The interim government of Octavio Lepage or the Acting Presidency of Octavio Lepage refers to Octavio Lepage’s tenure as the Acting President of Venezuela which lasted fifteen days, from May 21 to June 5, 1993. Lepage was appointed interim president by the Congress of Venezuela due to the impeachment process of Carlos Andrés Pérez.

Senator Octavio Lepage was president of Congress for the Democratic Action (AD) party and had competed with Carlos Andrés Pérez in the primaries for the AD candidacy in the 1988 presidential elections. His was the first of two interim governments to be designated by the AD-majority Congress to finish Pérez's five-year term, an unprecedented process in Venezuelan democracy.

== Background ==
Octavio Lepage had served as Minister of Interior under Jaime Lusinchi between 1986 and 1988 and later as a presidential pre-candidate for Democratic Action (AD), supported by Lusinchi, losing to Carlos Andrés Pérez.

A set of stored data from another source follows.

**design/flow/run.sh**
```bash
#!/bin/bash
# OpenROAD 26Q1-2900-gdf79404cd8, Yosys 0.63+post, stock flow scripts
make -C /OpenROAD-flow-scripts/flow DESIGN_CONFIG=/design/flow/config.mk WORK_HOME=/design/flow/orfs finish
```
**design/flow/config.mk**
```make
export PLATFORM = sky130hd
export DESIGN_NAME = registers
export DESIGN_NICKNAME = registers
export VERILOG_FILES = /design/flow/design.v
export SDC_FILE = /design/flow/constraint.sdc
export NUM_CORES = 4
export LEC_CHECK = 1
export CORE_UTILIZATION = 50
```
**design/flow/constraint.sdc**
```tcl
current_design registers

set clk_period 9.9
set clk_io_pct 0.2

create_clock -name clk0 -period $clk_period [get_ports {clk}]

set non_clock_inputs [all_inputs -no_clocks]
set_input_delay [expr $clk_period * $clk_io_pct] -clock clk0 $non_clock_inputs
set_output_delay [expr $clk_period * $clk_io_pct] -clock clk0 [all_outputs]
```
**design/flow/design.v**
```verilog
typedef enum logic [4:0] {
  ALU_ADD,
  ALU_SUB,
  ALU_AND,
  ALU_OR,
  ALU_XOR,
  ALU_SLL,
  ALU_SLT,
  ALU_SLTU,
  ALU_SRL,
  ALU_SRA
} alu_op_e;
typedef enum logic {
  ALU_SRC_RD2,
  ALU_SRC_IMM
} alu_src_e;
typedef enum logic {
  REG_WD_SRC_ALU,
  REG_WD_SRC_MEM
} reg_wd_src_e;
module registers(
  input logic clk,
  input logic rst_n,
  input logic [4:0] a1,
  output logic [31:0] rd1,
  input logic [4:0] a2,
  output logic [31:0] rd2,
  input logic [4:0] a3,
  input logic we3,
  input logic [31:0] wd3,
  output wire [31:0] reg4
);
  logic [31:0] regs [31:0];
  always_ff @(posedge clk or negedge rst_n) begin
    if (!rst_n) begin
      for (int i = 0; i < 32; i++) begin
        regs[i] <= 32'h0;
      end
    end else if (we3) begin
      regs[a3] <= wd3;
    end
  end
  assign rd1 = a1 == 0 ? 0 : regs[a1];
  assign rd2 = a2 == 0 ? 0 : regs[a2];
  assign reg4 = regs[4];
endmodule
```
==> flow_summary.yaml <==
# yosys + openroad results
outcome:
  status: "complete, no violations"
power:
  p_int_uw: 8290
  pwr-share-clk: 0.372
  power.leakage_uw: 0.02442
  switching_share: 0.2823
  power_density_nw_per_um2: 204.3
  vdd_drop_max_uv: 194.4
  p_seq_frac: 0.488
  power_switching_uw: 3261
  comb_power_share: 0.140
yosys:
  xor_share: 0
  ys.flops: 992
  netlist_instances: 4182
  async_reset_ff_frac: 1.000
  top_cell: "dfrtp_1"
  simple_gate_share: 0.06560
  synth_cell_types: 59
  synth.cellmix.compoundShare: 0.1617
  edf_count: 0
  top_cell_area_share: 0.5035
  synth_warnings: 2
  area_leaders: "dfrtp_1 (50%), mux2_2 (22%), a22oi_1 (12%), buf_2 (2.0%), a21oi_1 (1.6%)"
  netlist_area_um2: 49300
  fa_ha_area_frac: 0
  flop_cell: "dfrtp_1"
  logic_family: "multiplexers"
  mux_share: 0.2308
  yosysChipArea_um2: 49300
  syn_avg_cell_area_um2: 11.79
  common_cells: "dfrtp_1 (992), mux2_2 (977), a22oi_1 (781)"
  postSynthSeqShare: 0.5035
  top_area_cell: "dfrtp_1"
  ys_cells: 4182
cells_and_area:
  top_register: "regs"
  largest_registers: "regs (992)"
  drive_above_1_share: 0.3426
  largest_reg_flops: 992
  syn2layout_area_growth_pct: 14.67
  stdcell_count: 5599
routing:
  wl_um: 247000
  routedWlPerCell_um: 44.11
  routed-via-count: 43040
  dr_wl_met3_um: 41700
  ant_nets: 0
  drt-met1-wl_um: 85380
  drt_iter0_drc: 5539
  wl_met2_um: 97870
  top_layer_used: "met5"
  drc_errors: 0
  viasPerCell: 7.688
  firstDrtPassIters: 9
timing:
  tightestPinTransition_ns: 1.137
  finalSetupViolations: 0
  finalHoldViolCount: 0
  fin_skew_ns: 0
  layout_min_cycle_time_ns: 8.609
  finalSetupTns_ns: 0
  fmax_mhz: 116.2
  slew_violations: 0
  maxSlewHeadroom: 0.2222
  finalClockPeriodUsage: 0.8696
  rsz0062_at_grt: "no"
placed_design:
  port_buffers: 145
  dp.cells: 5399
  globalplace.congestion: 1.063
  dp_hpwl_um: 146700
clocking:
  hold_buffers: 0
  clock_latency_ns: 0.69
  cts.repair.resized: 0
  path_clk_slew_ns: 0.06
  cts_max_path_buffers: 3
  cts_tree: "yes"
  post_cts_buffers: 0
  cts-root-buf: "clkbuf_16"
  h-tree-depth: 3
  numCtsBuffers: 105
  clkSinkCount: 992
setup_path:
  worst_r2r_path_depth: 1
  path_depth: 9
  required_ns: 7.92
  path_delay_family: "buffers and inverters"
  path_buffers: 3
  crit_arrival_ns: 6.63
  cpMaxStageDelayCell: "a2111oi_0"
  r2r-end: "regs[4][12]"
  path_cells: "clkdlybuf4s50_1, nand2_1, nor2_4, buf_4, a22oi_1, nand4_1, a2111oi_0, a21oi_1, clkdlybuf4s50_1"
  critPathLaunchType: "input port"
  rr_startpoint: "regs[4][12]"
  crit_path_end_kind: "primary output"
  cpPeakStageDelay_ns: 1.02
  critPathKind: "in2out"
  crit_fanout: 13
  reg2reg_slack_ns: 8.92
  crit_top_cell: "clkdlybuf4s50_1"
floorplanning:
  initCoreUtil: 0.5076
  die_w_um: 316.0
  die-area_um2: 99870
  die_height_um: 316.0
  row_count: 114
  core_area_um2: 97140
  io_pins: 146
grt:
  antenna_found_initial: 14
  globalRouteTotalUtil: 0.5207
  grt_pass1_vias: 41800
  grt_pass1_wl_um: 338900
  gr-total-overflow: 0
  grt_max_degree: 122
run:
  warning_count: 37
  drv_cap: 0
hold_path:
  hold_depth: 1
  hold_path.class: "reg2reg"
  holdPathEnd: "regs[13][30]"
  min-delay-start: "regs[13][30]"
===== flow/run.sh =====
#!/bin/bash
# OpenROAD 26Q1-2900-gdf79404cd8, Yosys 0.63+post, stock flow scripts
make -C /OpenROAD-flow-scripts/flow DESIGN_CONFIG=/design/flow/config.mk WORK_HOME=/design/flow/orfs finish

===== flow/config.mk =====
export PLATFORM = sky130hd
export DESIGN_NAME = csr
export DESIGN_NICKNAME = csr
export VERILOG_FILES = /design/flow/design.v
export SDC_FILE = /design/flow/constraint.sdc
export NUM_CORES = 4
export LEC_CHECK = 1
export CORE_UTILIZATION = 50

===== flow/constraint.sdc =====
current_design csr

set clk_period 12.1
set clk_io_pct 0.2

create_clock -name clk0 -period $clk_period [get_ports {clk}]

set non_clock_inputs [all_inputs -no_clocks]
set_input_delay [expr $clk_period * $clk_io_pct] -clock clk0 $non_clock_inputs
set_output_delay [expr $clk_period * $clk_io_pct] -clock clk0 [all_outputs]

===== flow/design.v =====
typedef enum logic [4:0] {
  ALU_ADD,
  ALU_SUB,
  ALU_AND,
  ALU_OR,
  ALU_XOR,
  ALU_SLL,
  ALU_SLT,
  ALU_SLTU,
  ALU_SRL,
  ALU_SRA
} alu_op_e;
typedef enum logic {
  ALU_SRC_RD2,
  ALU_SRC_IMM
} alu_src_e;
typedef enum logic {
  REG_WD_SRC_ALU,
  REG_WD_SRC_MEM
} reg_wd_src_e;
module csr(
  input wire clk,
  input logic [11:0] csr_addr1,
  input logic [11:0] csr_addr2,
  input logic [11:0] csr_addr3,
  input logic csr_we1,
  input logic csr_we2,
  input logic csr_we3,
  input logic [31:0] csr_wd1,
  input logic [31:0] csr_wd2,
  input logic [31:0] csr_wd3,
  output logic [31:0] csr_rd1,
  output logic [31:0] csr_rd2,
  output logic [31:0] csr_rd3
);
  logic [31:0] csr [0:4];
  always_ff @(posedge clk) begin
    if (csr_we1) begin
      csr[csr_addr1] <= csr_wd1;
    end
    if (csr_we2) begin
      csr[csr_addr2] <= csr_wd2;
    end
    if (csr_we3) begin
      csr[csr_addr3] <= csr_wd3;
    end
  end
  assign csr_rd1 = csr[csr_addr1];
  assign csr_rd2 = csr[csr_addr2];
  assign csr_rd3 = csr[csr_addr3];
endmodule

==> notes.md <==
The synthesis and place-and-route flow finished, so here is a summary.

The number of buffers created by CTS is 17. Wires add up to 34800 um. The placement-stage worst setup slack came out at 4920 ps. The max-slew violation count came out at 0.

The via count of the first global-routing pass is 8742. The count of vias placed by the detailed router came out at 8596. The routed via count divided by cell count came out at 6.00. The tally of OpenROAD warnings is 53. Once routing completed, OpenROAD measured the worst setup slack at 4970 ps.

The count of different cell masters after synthesis came out at 28. The horizontal die size came out at 157 um. According to the timing report, the data required time at the worst endpoint equals 9680 ps. The transition time of the tightest slew-check pin came out at 861 ps. The register with the most flip-flops in the final layout is csr. The mapped netlist covers 12000 um^2. The placement-stage cell area is 13900 um^2. The detailed-placement wirelength estimate is 19600 um. The routed wirelength normalized by instance count is 24.3 um. After routing the design area is 14500 um^2. The flow ran to the end, and the final reports show no timing, DRC or antenna violations. edfxtp_1 takes more of the synthesized area than any other cell. The areal power density over the cells came out at 113 nW/um^2. The post-synthesis instance total is 944. The number of gates resized after CTS is 0. The part of the Yosys area used for sequential elements is 40.2%. The cell type of the slowest stage on the worst timing path is buf_4.

The fraction of layout instances using a drive strength above 1 came out at 24.0%. The reported leakage power came out at 4.75 nW. The most common cell after layout, fill and taps aside is clkdlybuf4s50_1. The average footprint of a synthesized cell came out at 12.7 um^2. The die area came out at 24600 um^2.

The warning tally printed by Yosys for this design is 1. The most critical min-delay path falls under input pin to flop. The largest registers in the layout are csr x160. The top achievable clock speed came out at 140 MHz. Per the CTS log, the maximum H-tree level is 4. The area added between synthesis and finish came out at 21.1%. After detailed placement, the design holds a cell count of 1400.

The final instance count without filler cells is 1433. The total cell area reported by yosys after synthesis came out at 12000 um^2. The highest net fanout along the worst path came out at 27. The worst-case headroom to the max-slew limit came out at 42.6%.

The main area contributors are edfxtp_1 40%, mux4_2 18%, mux2i_1 13%, mux2_2 9.0%, o21ai_1 5.0%. The peak ir drop on the vdd network came out at 68.3 uV. The final period demand of the worst path came out at 7130 ps. The final hold violation count recorded for this run is 0.

STA classifies the critical path endpoint as an output pin. The maximum clock path buffer count came out at 2. The remaining global-route overflow is 0. The number of optimization iterations in the first detailed-route pass came out at 5. In the routed design, unresolved DRC markers number 0.

The count of final setup violators is 0. The smallest hold slack is 2770 ps. The max-cap violation count is 0. The count of buffers added by post-CTS timing repair for setup is 0. Total global-route track usage over all layers is 31.9%. After clock tree synthesis, the clock-pin slew on the worst setup and hold paths is 70 ps.

The post-layout utilization of the core is 61.7%. The floorplan report gives the top-level pin count as 232. The setup TNS after final layout came out at 0 ps. The count of state elements after synthesis is 160. The critical path is of the input pin to output pin type. The initial antenna violation count came out at 1. OpenROAD reports that the post-layout worst path occupies 59.0% of the period. According to the timing report, the arrival time at the worst endpoint equals 4710 ps. Entering global routing, the biggest net connects 65 pins. The critical path goes through buf_2, buf_4, mux4_2, mux2_2, clkdlybuf4s50_1.

The proportion of netlist area held by the largest area contributor came out at 40.2%. The number of port buffers came out at 204. The synthesized netlist was found by Yosys to have 944 cells. Per STA, the highest per-stage delay on the worst path measures 600 ps. The core box area came out at 23500 um^2. In this run the vertical extent of the chip is 157 um. The report puts the hold buffer count at CTS at 0.

Setup repair after global routing left no endpoint under its margin. TritonCTS built the clock tree. The first global-routing pass estimated 51800 um of wire. The cell chosen for the clock root is clkbuf_16. The initialized floorplan defines 56 standard-cell rows. The count of nets left with antenna violations after detail routing is 0.

The top cell types in the final layout, fill and taps aside, are 195 x clkdlybuf4s50_1, 160 x mux2i_1, 160 x edfxtp_1. The number of design-rule violations left by the first detailed-router iteration came out at 468. The fraction of the core area occupied by cells at floorplan is 51.0%. The placer congestion estimate is 0.819. The type of element launching the critical path is an input pin.

The clock net in this run drives a total of 160 sinks. The total design power is 1.64 mW. The flip-flop count of the largest register after layout is 160.
-- final timing paths --
path / from / end / slack, ps / cells after the start
min: csr_wd3[18] / csr[1][18]$_DFFE_PP_ / 2770 / 3
max: csr_addr2[0] / csr_rd2[22] / 4970 / 5
-- where the power goes --
group          switching [mW]  leakage, nW  internal, mW  total [mW]
combinational           0.154         2.98         0.233       0.387
clock                   0.239        0.291         0.311       0.550
sequential             0.0277         1.48         0.671       0.698
total                   0.420         4.75          1.21        1.64
-- cells by family after synthesis --
family                 after synthesis  synth area share (%)
DFF                                160                  40.2
buffers and inverters               92                  5.75
muxes                              352                  40.6
AOI/OAI and AO/OA                  164                  6.98
and+or+nand+nor                    176                  6.56
-- final cells by class --
type	count	area [um^2]
multi-input cells	692	6500
clock buffers	17	425
inverters	1	3.75
clock inverters	15	173
diodes	1	2.50
repair buffers	228	2180
well taps	319	399
flip-flops and latches	160	4800
fillers	1834	8980
-- critical path, delay by kind of cell --
family / cells / cell delay [ps]
buffers and inverters: 3 / 1390
multiplexers: 2 / 880
-- Yosys cell counts --
cell and instances:
mux2_2 96, buf_8 6, clkbuf_1 21, nor2b_1 1
buf_6 17, nor4b_4 1, and4bb_2 4, a21oi_1 32
o21ai_0 10, buf_1 3, nand4b_1 2, nor2_1 34
nand2_1 129, buf_4 7, nor4bb_4 2, inv_1 1
mux2i_1 160, mux4_2 94, o21ai_1 119, a211o_1 1
buf_12 5, buf_2 30, edfxtp_1 160, mux4_1 2
clkbuf_2 2, a311o_1 2, nor4b_2 1, nand3_1 2
-- layer usage --
layer | GRT usage, % | share of wire (%)
met1 | 44.2 | 38
met5 | 0 | 0
met4 | 4.39 | 1.7
met2 | 51.4 | 50
met3 | 13.0 | 11
Power and IR drop assume default switching activity.
module fetch_stage #(
  parameter int PC_INIT = 32'h8000_0000
) (
  input wire clk,
  input wire rst_n,
  input wire pc_next,
  input wire [31:0] mem_rd,
  output wire [31:0] mem_addr,
  output logic [31:0] pc_prev,
  output logic [31:0] instr_prev
);
  logic [31:0] expected_pc_next;
  always_ff @(posedge clk or negedge rst_n)
  begin
    if (!rst_n) begin
      mem_addr <= PC_INIT;
      pc_prev <= PC_INIT;
      instr_prev <= 32'h0;
      expected_pc_next <= PC_INIT + 4;
    end else begin
      pc_prev <= mem_addr;
      mem_addr <= pc_next;
      instr_prev <= mem_rd;
    end
  end
endmodule
==> flow/run.sh <==
#!/bin/bash
# OpenROAD 26Q1-2900-gdf79404cd8, Yosys 0.63+post, stock flow scripts
make -C /OpenROAD-flow-scripts/flow DESIGN_CONFIG=/design/flow/config.mk WORK_HOME=/design/flow/orfs finish
==> flow/config.mk <==
export PLATFORM = sky130hd
export DESIGN_NAME = fetch_stage
export DESIGN_NICKNAME = fetch_stage
export VERILOG_FILES = /design/flow/design.v
export SDC_FILE = /design/flow/constraint.sdc
export NUM_CORES = 4
export LEC_CHECK = 1
export CORE_AREA = 10 10 84 84
export DIE_AREA = 0 0 94 94
==> flow/constraint.sdc <==
current_design fetch_stage

set clk_period 1.3
set clk_io_pct 0.2

create_clock -name clk0 -period $clk_period [get_ports {clk}]

set non_clock_inputs [all_inputs -no_clocks]
set_input_delay [expr $clk_period * $clk_io_pct] -clock clk0 $non_clock_inputs
set_output_delay [expr $clk_period * $clk_io_pct] -clock clk0 [all_outputs]
<file path="/design/flow/config.mk">
export PLATFORM = sky130hd
export DESIGN_NAME = regfile
export DESIGN_NICKNAME = regfile
export VERILOG_FILES = /design/flow/design.v
export SDC_FILE = /design/flow/constraint.sdc
export NUM_CORES = 4
export LEC_CHECK = 1
export CORE_UTILIZATION = 30
</file>
<file path="/design/flow/constraint.sdc">
current_design regfile

set clk_period 2.6
set clk_io_pct 0.2

create_clock -name clk0 -period $clk_period [get_ports {clock}]

set non_clock_inputs [all_inputs -no_clocks]
set_input_delay [expr $clk_period * $clk_io_pct] -clock clk0 $non_clock_inputs
set_output_delay [expr $clk_period * $clk_io_pct] -clock clk0 [all_outputs]
</file>
<file path="/design/flow/design.v">
module regfile
#(parameter dtype = 16,
            nregs = 8,
            addr_len = $clog2(nregs))
(input clock,
 input we,
 input reset,
 input [addr_len-1:0] rX_address,  
 output [dtype-1:0] rX,
 input [addr_len-1:0] rY_address, 
 output [dtype-1:0] rY,
 input [addr_len-1:0] rZ_address, 
 input [dtype-1:0] rZ);
logic [dtype-1:0] registers [nregs-1:0];
always_ff @(posedge clock)
        if (we) registers[rZ_address] <= |rZ_address ? rZ : 0;
assign rX = registers[rX_address];
assign rY = registers[rY_address];
endmodule
</file>
<file path="/design/flow/run.sh">
#!/bin/bash
# OpenROAD 26Q1-2900-gdf79404cd8, Yosys 0.63+post, stock flow scripts
make -C /OpenROAD-flow-scripts/flow DESIGN_CONFIG=/design/flow/config.mk WORK_HOME=/design/flow/orfs finish
</file>
==> flow_summary.ini <==
; generated from flow reports
[setup_path]
path_cells = buf_12, buf_12, mux4_1, mux2_2, clkdlybuf4s50_1
crit_required_ns = 2.08
slowest_stage = mux4_1
cpMostUsedCell = buf_12
crit_family = multiplexers
path_class = in -> out
worstPathMaxFanout = 7
start_kind = input port
cpPeakStageDelay_ns = 0.55
crit_buf_inv = 3
arrival_ns = 2.03
end_kind = output pin

[logic_synthesis]
syn_avg_cell_area_um2 = 22.6
synth_stat.cells = 273
yosys_warnings = 1
ys.flops = 128
ys_top_logic_family = multiplexers
largest_area_cell = edfxtp_1
fa_ha_area_share_pct = 0
synthArstFlopShare_pct = 0
syn_area_um2 = 6160
netlist_instances = 273
edf_count = 128
ff_type = edfxtp_1
ys_area_um2 = 6160
synthTopCellsByArea = edfxtp_1 62%, mux4_1 24%, mux2_2 5.9%
synthXorXnorAreaFrac_pct = 0
ys_sh_mux_pct = 32.7
synth.distinct_cells = 14
top_area_share_pct = 62.4
synthAoiAreaFrac_pct = 0
post_synth_and_or_nand_nor_area_fraction_pct = 2.74
synth_seq_share_pct = 62.4

[outcome]
status = completed

[clock_tree]
numCtsBuffers = 17
cts.sinks = 128
clk_pin_slew_ns = 0.05
h-tree-depth = 4
cts.path.max_buffers = 2
tritoncts = done
cts_setup_buffers = 0
clockRootBuffer = clkbuf_16

[placement]
dp_hpwl_mm = 7.69
place_ws_ns = -0.261
place.gp.congestion = 0.733
post_dp_cell_area_um2 = 7230
port_buffers = 58

[floorplanning]
fp_util_pct = 30.5
num_rows = 52
chip_area_um2 = 21100
die-width_um = 145
pin_count = 60
die.size.y_um = 145
core_area_um2 = 20200

[finish]
final_area_um2 = 7920
final_layout_top_logic_cell = edfxtp_1
area_growth_pct = 28.6
layout_top_cells = 128 x edfxtp_1, 53 x clkdlybuf4s50_1, 33 x mux4_2
largestRegisters = registers (128)
drive_above_1_share_pct = 34.4
top_register = registers
largest_reg_flops = 128

[global_routing]
grt_max_degree = 17
grt_pass1_vias = 3484
gr-total-overflow = 0
antenna_found_initial = 0
grt_pass1_wl_mm = 20.1
grt_use_total_pct = 14.1

[final_timing]
worst_slew_pin_slew_ns = 0.514
rsz0062_at_grt = no
setup_tns_ns = 0
finalSetupViolCount = 0
hold_violations = 0
report.final.slew_viol_count = 0
fmax_mhz = 391
slew_headroom_pct = 65.6
min_period_over_period_pct = 98.3
fin_crit_ns = 2.55
timing.final.ws_setup_ns = 0.0453

[route]
drc = 0
vias_per_cell = 5.02
wl_per_cell_um = 21.5
drtAntennaViolNets = 0
antennaDiodeCount = 0
via_count = 3220
routed_wl_mm = 13.8
first_iter_violations = 184
firstDrtPassIters = 4

[min_path]
whs_path_depth = 2
hold_class = in -> reg
hold_end = registers[1][9]
min-delay-start = rZ[9]

[flow_run]
warnings = 26
drv_cap = 0

[power]
power_leakage_uw = 0.00261
vdd_drop_max_mv = 0.442
p_per_area_nw_per_um2 = 634
[logic make-up (layout without fill, tap and decap cells)]
group / after synthesis / after routing
flops: 128 / 128
mux: 96 / 96
simple gates: 30 / 30
buf+inv: 19 / 118
[synth_stat cells (3+ instances only)]
cell,number
mux2_2,32
nor2_1,6
and2b_1,4
nor2b_1,12
nand2b_1,3
mux4_2,8
mux4_1,56
nor3_1,3
clkbuf_1,5
edfxtp_1,128
buf_6,8
buf_1,4
[worst max-delay path by stage]
stage,startpoint,slack (ns),end,cells past startpoint
4_1_cts,rX_address[0],0.0006,rX[4],5
5_1_grt,rY_address[0],0.0003,rY[14],5
6_report,rY_address[0],0.05,rY[3],5
[power by group]
group | switching, uW | internal, uW | leakage (uW)
Sequential | 24.8 | 2360 | 0.00113
Clock | 776 | 1280 | 0.000254
Combinational | 218 | 364 | 0.00123
[metrics by stage]
stage	total power [uW]	cells	util [%]	hold WS (ns)
after global placement	2940	603	35.8	1.29
after global routing	5200	642	39.3	0.905
after CTS	5050	639	39.2	0.876
after floorplan	2680	273	-	0.839
after detailed placement	2950	603	35.8	1.31
final	5020	642	39.3	0.894
[layout make-up]
| type | instances | area, um^2 |
|---|---|---|
| Clock inverter | 14 | 101 |
| Fill cell | 1815 | 12300 |
| Multi-Input combinational cell | 126 | 2120 |
| Sequential cell | 128 | 3840 |
| Timing Repair Buffer | 87 | 1090 |
| Tap cell | 270 | 338 |
| Clock buffer | 17 | 425 |
[per-layer routing]
metal	vias to the layer above	routed length [um]	global-route usage (%)
met5	-	33	0
met4	2	179	1.89
met3	15	2350	12.0
met2	244	6760	21.7
met1	1570	4510	15.4
li1	1389	-	-
[repair_timing]
| item | CTS | global route |
|---|---|---|
| endpoints found under the setup margin | 32 | 22 |
| resized | 25 | 29 |
| hold buffers | 0 | 0 |
| gates cloned | 5 | 3 |
Power is estimated from default activity; no workload was simulated.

After the Supreme Court requested Congress to impeach President Carlos Andrés Pérez, and Pérez failed to appoint a minister for his replacement, the then-president of Congress, Octavio Lepage, was appointed interim president, assuming office without a clear end date.

== Cabinet ==
Lepage's cabinet was a continuation of the final cabinet of Carlos Andrés Pérez's second presidency. Lepage had intended to appoint a different cabinet if his mandate had been extended.

== Domestic policy ==
Lepage stated that his three priorities as president would be:

First: to foster a great national understanding among the fundamental political forces and certain highly influential sectors, such as production organizations, professional associations, labor unions, and the Church. It is essential that we come to an agreement. This could be reflected in the cabinet, unless my presence is very brief; in that case, it wouldn't make much sense. With the December elections so close, I don't think any party would agree to join a cabinet at such a critical and controversial moment.

(...)

Second, there is collective anguish due to the ongoing deterioration of personal security. This must be addressed. Until now, it's not that previous governments haven't confronted it, but the plans they implemented have not yielded many positive results. I don't have any plans yet, but I am aware that we need to bring together those with the most experience to begin taking at least gradual measures to confront this phenomenon more forcefully.

Third, there is the economic issue. We are facing difficulties. We need to review the policies that have been implemented to determine which ones should be maintained and which should not. And an evaluation must be carried out. The mistake was made, or rather it was inadvisable, to give this set of measures inspired by neoliberalism a very dogmatic character. Neither the economic reality, nor the national character, nor the prevailing model of democracy were sufficiently taken into account. President Pérez did not reach that stage of self-criticism which I believe must now be raised.

Lepage's presidency lasted fifteen days, generating dissension in Congress that favored the designation of Ramón J. Velásquez, a senator from the Democratic Action party representing Táchira State.